# Problem details
Please copy exactly the lines that run from the start of the entries to the line containing "gates resized for", inclusive.
━━ Material for this exercise
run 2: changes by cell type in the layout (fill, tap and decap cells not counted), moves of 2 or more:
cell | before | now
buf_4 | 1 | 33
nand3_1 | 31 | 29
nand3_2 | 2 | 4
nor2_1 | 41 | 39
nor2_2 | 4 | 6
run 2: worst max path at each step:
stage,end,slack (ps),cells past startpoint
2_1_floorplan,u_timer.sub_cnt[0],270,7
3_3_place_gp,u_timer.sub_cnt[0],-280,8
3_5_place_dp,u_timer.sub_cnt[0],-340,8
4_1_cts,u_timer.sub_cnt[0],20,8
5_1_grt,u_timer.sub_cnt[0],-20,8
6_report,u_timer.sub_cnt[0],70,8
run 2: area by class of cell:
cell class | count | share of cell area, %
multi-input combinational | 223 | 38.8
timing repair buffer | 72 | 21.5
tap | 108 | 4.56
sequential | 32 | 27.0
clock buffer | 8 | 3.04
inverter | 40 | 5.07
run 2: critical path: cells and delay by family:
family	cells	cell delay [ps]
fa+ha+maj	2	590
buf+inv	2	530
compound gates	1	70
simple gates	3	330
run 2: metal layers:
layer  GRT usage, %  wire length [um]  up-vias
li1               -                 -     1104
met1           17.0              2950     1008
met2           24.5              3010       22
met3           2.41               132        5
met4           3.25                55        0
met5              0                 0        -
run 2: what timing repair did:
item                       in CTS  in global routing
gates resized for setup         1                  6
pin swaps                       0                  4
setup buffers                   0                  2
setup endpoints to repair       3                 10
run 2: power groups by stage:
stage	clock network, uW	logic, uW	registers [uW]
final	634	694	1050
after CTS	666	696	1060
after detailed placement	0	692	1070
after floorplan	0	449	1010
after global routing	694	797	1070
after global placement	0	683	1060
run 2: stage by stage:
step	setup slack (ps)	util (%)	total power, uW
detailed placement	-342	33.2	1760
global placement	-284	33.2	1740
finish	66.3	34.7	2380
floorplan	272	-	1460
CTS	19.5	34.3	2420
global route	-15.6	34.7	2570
--- src/rtl/vga_sync_gen.sv ---
// 640x480@60 VGA timing: pixel-tick divider, h/v counters, registered syncs; counters/syncs update on the p_tick edge, no backpressure.
// Define VGA_SYNC_POS_POL_EN for active-high hsync/vsync (default active-low).
module vga_sync_gen #(
   parameter int HD  = 640,
   parameter int HF  = 16,
   parameter int HR  = 96,
   parameter int HB  = 48,
   parameter int VD  = 480,
   parameter int VF  = 10,
   parameter int VR  = 2,
   parameter int VB  = 33,
   parameter int DIV = 4
) (
   input  logic       clk,
   input  logic       reset_n,
   output logic       hsync,
   output logic       vsync,
   output logic       video_on,
   output logic       p_tick,
   output logic [9:0] pixel_x,
   output logic [9:0] pixel_y,
   output logic       frame_tick
);

   localparam int HT = HD + HF + HR + HB;
   localparam int VT = VD + VF + VR + VB;

   localparam logic [9:0] H_MAX  = 10'(HT - 1);
   localparam logic [9:0] V_MAX  = 10'(VT - 1);
   localparam logic [9:0] H_ACT  = 10'(HD);
   localparam logic [9:0] V_ACT  = 10'(VD);
   localparam logic [9:0] HS_BEG = 10'(HD + HF);
   localparam logic [9:0] HS_END = 10'(HD + HF + HR - 1);
   localparam logic [9:0] VS_BEG = 10'(VD + VF);
   localparam logic [9:0] VS_END = 10'(VD + VF + VR - 1);
   localparam logic [3:0] DIV_MAX = 4'(DIV - 1);

`ifdef VGA_SYNC_POS_POL_EN
   localparam logic SYNC_ON = 1'b1;
`else
   localparam logic SYNC_ON = 1'b0;
`endif

   logic [3:0] div_cnt;
   logic [9:0] next_x;
   logic [9:0] next_y;
   logic       h_end;
   logic       v_end;

   always_ff @(posedge clk or negedge reset_n) begin
      if (!reset_n)
         div_cnt <= '0;
      else if (div_cnt == DIV_MAX)
         div_cnt <= '0;
      else
         div_cnt <= div_cnt + 4'd1;
   end

   // Gated by reset so DIV=1 does not report a tick while held in reset.
   assign p_tick = reset_n & (div_cnt == DIV_MAX);

   assign h_end = (pixel_x == H_MAX);
   assign v_end = (pixel_y == V_MAX);

   always_comb begin
      next_x = h_end ? 10'd0 : pixel_x + 10'd1;
      next_y = pixel_y;
      if (h_end)
         next_y = v_end ? 10'd0 : pixel_y + 10'd1;
   end

   // Syncs are decoded from the next count so they line up with the pixel they accompany.
   always_ff @(posedge clk or negedge reset_n) begin
      if (!reset_n) begin
         pixel_x <= '0;
         pixel_y <= '0;
         hsync   <= ~SYNC_ON;
         vsync   <= ~SYNC_ON;
      end else if (p_tick) begin
         pixel_x <= next_x;
         pixel_y <= next_y;
         hsync   <= (next_x >= HS_BEG && next_x <= HS_END) ? SYNC_ON : ~SYNC_ON;
         vsync   <= (next_y >= VS_BEG && next_y <= VS_END) ? SYNC_ON : ~SYNC_ON;
      end
   end

   assign video_on   = (pixel_x < H_ACT) && (pixel_y < V_ACT);
   assign frame_tick = p_tick & h_end & v_end;

endmodule
--- src/rtl/nco_hop_fifo.sv ---
// Hop command FIFO. Pointers carry one extra wrap bit so full and empty are
// told apart without a separate count. With recirculate set, every pop
// writes the popped entry back at the tail in the same cycle.
module nco_hop_fifo #(
   parameter int W     = 48,
   parameter int DEPTH = 4
) (
   input  logic         clk,
   input  logic         reset,
   input  logic         push,
   input  logic         pop,
   input  logic         flush,
   input  logic         recirculate,
   input  logic [W-1:0] din,
   output logic         full,
   output logic         empty,
   output logic [W-1:0] head
);

   localparam int AW = $clog2(DEPTH);

   logic [W-1:0] r_mem [DEPTH];
   logic [AW:0]  r_wr_ptr;
   logic [AW:0]  r_rd_ptr;
   logic         w_rd_en;
   logic         w_wr_en;
   logic [W-1:0] w_wr_data;

   assign empty     = (r_wr_ptr == r_rd_ptr);
   assign full      = (r_wr_ptr[AW] != r_rd_ptr[AW]) &&
                      (r_wr_ptr[AW-1:0] == r_rd_ptr[AW-1:0]);
   assign head      = r_mem[r_rd_ptr[AW-1:0]];
   assign w_rd_en   = pop && !empty;
   assign w_wr_en   = (w_rd_en && recirculate) || (push && !full);
   assign w_wr_data = (w_rd_en && recirculate) ? head : din;

   // Storage write; contents need no reset since the pointers gate visibility.
   always_ff @(posedge clk) begin
      if (w_wr_en && !flush) begin
         r_mem[r_wr_ptr[AW-1:0]] <= w_wr_data;
      end
   end

   // Pointer update; flush empties the FIFO and wins over push and pop.
   always_ff @(posedge clk or posedge reset) begin
      if (reset) begin
         r_wr_ptr <= '0;
         r_rd_ptr <= '0;
      end else if (flush) begin
         r_wr_ptr <= '0;
         r_rd_ptr <= '0;
      end else begin
         if (w_wr_en) r_wr_ptr <= r_wr_ptr + (AW+1)'(1);
         if (w_rd_en) r_rd_ptr <= r_rd_ptr + (AW+1)'(1);
      end
   end

endmodule

--- src/rtl/nco_hop_sched.sv ---
// Frequency-hop scheduler in front of the NCO: applies queued hop commands
// one at a time, waits out the NCO pipeline latency, then dwells.
// Optional build macro: NCO_HOP_SCHED_REPEAT_EN (hop table loops forever).
//
// state  | meaning
// IDLE   | NCO gated off, phi_inc_o held at 0
// LOAD   | pop head entry, register new phi_inc, arm counters (1 cycle)
// SETTLE | NCO_LAT cycles while the NCO pipeline catches up
// DWELL  | output valid, count down max(dwell,1) cycles
// HOLD   | table exhausted, keep last frequency running
module nco_hop_sched
   import nco_hop_sched_pkg::*;
#(
   parameter int APR     = 32,
   parameter int DW      = 16,
   parameter int DEPTH   = 4,
   parameter int NCO_LAT = NCO_LAT_DEFAULT
) (
   input  logic           clk,
   input  logic           reset,
   input  logic           en,
   input  logic           abort,
   input  logic           cmd_valid,
   output logic           cmd_ready,
   input  logic [APR-1:0] cmd_phi_inc,
   input  logic [DW-1:0]  cmd_dwell,
   output logic [APR-1:0] phi_inc_o,
   output logic           nco_clken,
   output logic           hop_strobe,
   output logic           settled,
   output logic           busy
);

   localparam int LW = (NCO_LAT > 1) ? $clog2(NCO_LAT) : 1;
   localparam int EW = APR + DW;

   hop_state_e     r_state;
   hop_state_e     w_state_nxt;
   logic           w_full;
   logic           w_empty;
   logic           w_push;
   logic           w_pop;
   logic           w_recirc;
   logic           w_cmd_ready;
   logic [EW-1:0]  w_head;
   logic [APR-1:0] w_head_phi;
   logic [DW-1:0]  w_head_dwell;
   logic [APR-1:0] r_phi_inc;
   logic [DW-1:0]  r_dwell_cnt;
   logic [LW-1:0]  r_lat_cnt;
   logic           r_clken;
   logic           r_settled;
   logic           r_hop_strobe;

   assign {w_head_phi, w_head_dwell} = w_head;

`ifdef NCO_HOP_SCHED_REPEAT_EN
   // The table is frozen once running: no new commands while busy.
   assign w_cmd_ready = !w_full && (r_state == ST_IDLE);
   assign w_recirc    = 1'b1;
`else
   assign w_cmd_ready = !w_full;
   assign w_recirc    = 1'b0;
`endif

   assign w_push = cmd_valid && w_cmd_ready && !abort;
   assign w_pop  = (r_state == ST_LOAD) && !abort;

   nco_hop_fifo #(
      .W     (EW),
      .DEPTH (DEPTH)
   ) u_fifo (
      .clk         (clk),
      .reset       (reset),
      .push        (w_push),
      .pop         (w_pop),
      .flush       (abort),
      .recirculate (w_recirc),
      .din         ({cmd_phi_inc, cmd_dwell}),
      .full        (w_full),
      .empty       (w_empty),
      .head        (w_head)
   );

   // Next-state decode. IDLE looks ahead at the incoming push so a command
   // arriving into an empty FIFO reaches LOAD on the very next cycle.
   always_comb begin
      w_state_nxt = r_state;
      if (abort) begin
         w_state_nxt = ST_IDLE;
      end else begin
         case (r_state)
            ST_IDLE:   if (en && (!w_empty || w_push)) w_state_nxt = ST_LOAD;
            ST_LOAD:   w_state_nxt = ST_SETTLE;
            ST_SETTLE: if (r_lat_cnt == '0) w_state_nxt = ST_DWELL;
            ST_DWELL: begin
               if (r_dwell_cnt == '0) begin
                  if (!en)           w_state_nxt = ST_IDLE;
                  else if (!w_empty) w_state_nxt = ST_LOAD;
                  else               w_state_nxt = ST_HOLD;
               end
            end
            ST_HOLD: begin
               if (!en)           w_state_nxt = ST_IDLE;
               else if (!w_empty) w_state_nxt = ST_LOAD;
            end
            default:   w_state_nxt = ST_IDLE;
         endcase
      end
   end

   // State, counters and registered NCO-facing outputs.
   always_ff @(posedge clk or posedge reset) begin
      if (reset) begin
         r_state      <= ST_IDLE;
         r_phi_inc    <= '0;
         r_dwell_cnt  <= '0;
         r_lat_cnt    <= '0;
         r_clken      <= 1'b0;
         r_settled    <= 1'b0;
         r_hop_strobe <= 1'b0;
      end else begin
         r_state      <= w_state_nxt;
         r_clken      <= (w_state_nxt != ST_IDLE);
         r_settled    <= (w_state_nxt == ST_DWELL) || (w_state_nxt == ST_HOLD);
         r_hop_strobe <= 1'b0;
         if (abort) begin
            r_phi_inc   <= '0;
            r_dwell_cnt <= '0;
            r_lat_cnt   <= '0;
         end else begin
            case (r_state)
               ST_LOAD: begin
                  r_phi_inc    <= w_head_phi;
                  r_hop_strobe <= 1'b1;
                  r_lat_cnt    <= LW'(NCO_LAT - 1);
                  // A zero dwell still gets one settled cycle.
                  r_dwell_cnt  <= (w_head_dwell == '0) ? '0 : w_head_dwell - DW'(1);
               end
               ST_SETTLE: if (r_lat_cnt != '0) r_lat_cnt <= r_lat_cnt - LW'(1);
               ST_DWELL:  if (r_dwell_cnt != '0) r_dwell_cnt <= r_dwell_cnt - DW'(1);
               default: ;
            endcase
            if (w_state_nxt == ST_IDLE) r_phi_inc <= '0;
         end
      end
   end

   assign cmd_ready  = w_cmd_ready;
   assign phi_inc_o  = r_phi_inc;
   assign nco_clken  = r_clken;
   assign hop_strobe = r_hop_strobe;
   assign settled    = r_settled;
   assign busy       = (r_state != ST_IDLE);

endmodule

--- config.mk ---
export PLATFORM = sky130hd
export DESIGN_NAME = nco_hop_sched
export DESIGN_NICKNAME = d
export VERILOG_FILES = /design/src/rtl/nco_hop_sched_pkg.sv /design/src/rtl/nco_hop_fifo.sv /design/src/rtl/nco_hop_sched.sv
export SDC_FILE = /design/constraint.sdc
export NUM_CORES = 1
export LEC_CHECK = 0
export BUFFER_PORTS_ARGS = -buffer_cell sky130_fd_sc_hd__buf_2
export CORE_AREA = 2 2 116 163
export CTS_CLUSTER_SIZE = 20
export DETAILED_ROUTE_END_ITERATION = 12
export DIE_AREA = 0 0 118 165
export PLACE_DENSITY = 0.86
export SLEW_MARGIN = 10
export SYNTH_ARGS = -nofsm -noshare
export SYNTH_HDL_FRONTEND = slang
export SYNTH_SLANG_ARGS = --single-unit
--- constraint.sdc ---
create_clock -name clk -period 4 [get_ports clk]
set_input_delay 0.4 -clock clk [delete_from_list [all_inputs] [get_ports clk]]
set_output_delay 0.4 -clock clk [all_outputs]
set_load 0.01 [all_outputs]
━━━━
# Result of this task
run 2: changes by cell type in the layout (fill, tap and decap cells not counted), moves of 2 or more:
cell | before | now
buf_4 | 1 | 33
nand3_1 | 31 | 29
nand3_2 | 2 | 4
nor2_1 | 41 | 39
nor2_2 | 4 | 6
run 2: worst max path at each step:
stage,end,slack (ps),cells past startpoint
2_1_floorplan,u_timer.sub_cnt[0],270,7
3_3_place_gp,u_timer.sub_cnt[0],-280,8
3_5_place_dp,u_timer.sub_cnt[0],-340,8
4_1_cts,u_timer.sub_cnt[0],20,8
5_1_grt,u_timer.sub_cnt[0],-20,8
6_report,u_timer.sub_cnt[0],70,8
run 2: area by class of cell:
cell class | count | share of cell area, %
multi-input combinational | 223 | 38.8
timing repair buffer | 72 | 21.5
tap | 108 | 4.56
sequential | 32 | 27.0
clock buffer | 8 | 3.04
inverter | 40 | 5.07
run 2: critical path: cells and delay by family:
family	cells	cell delay [ps]
fa+ha+maj	2	590
buf+inv	2	530
compound gates	1	70
simple gates	3	330
run 2: metal layers:
layer  GRT usage, %  wire length [um]  up-vias
li1               -                 -     1104
met1           17.0              2950     1008
met2           24.5              3010       22
met3           2.41               132        5
met4           3.25                55        0
met5              0                 0        -
run 2: what timing repair did:
item                       in CTS  in global routing
gates resized for setup         1                  6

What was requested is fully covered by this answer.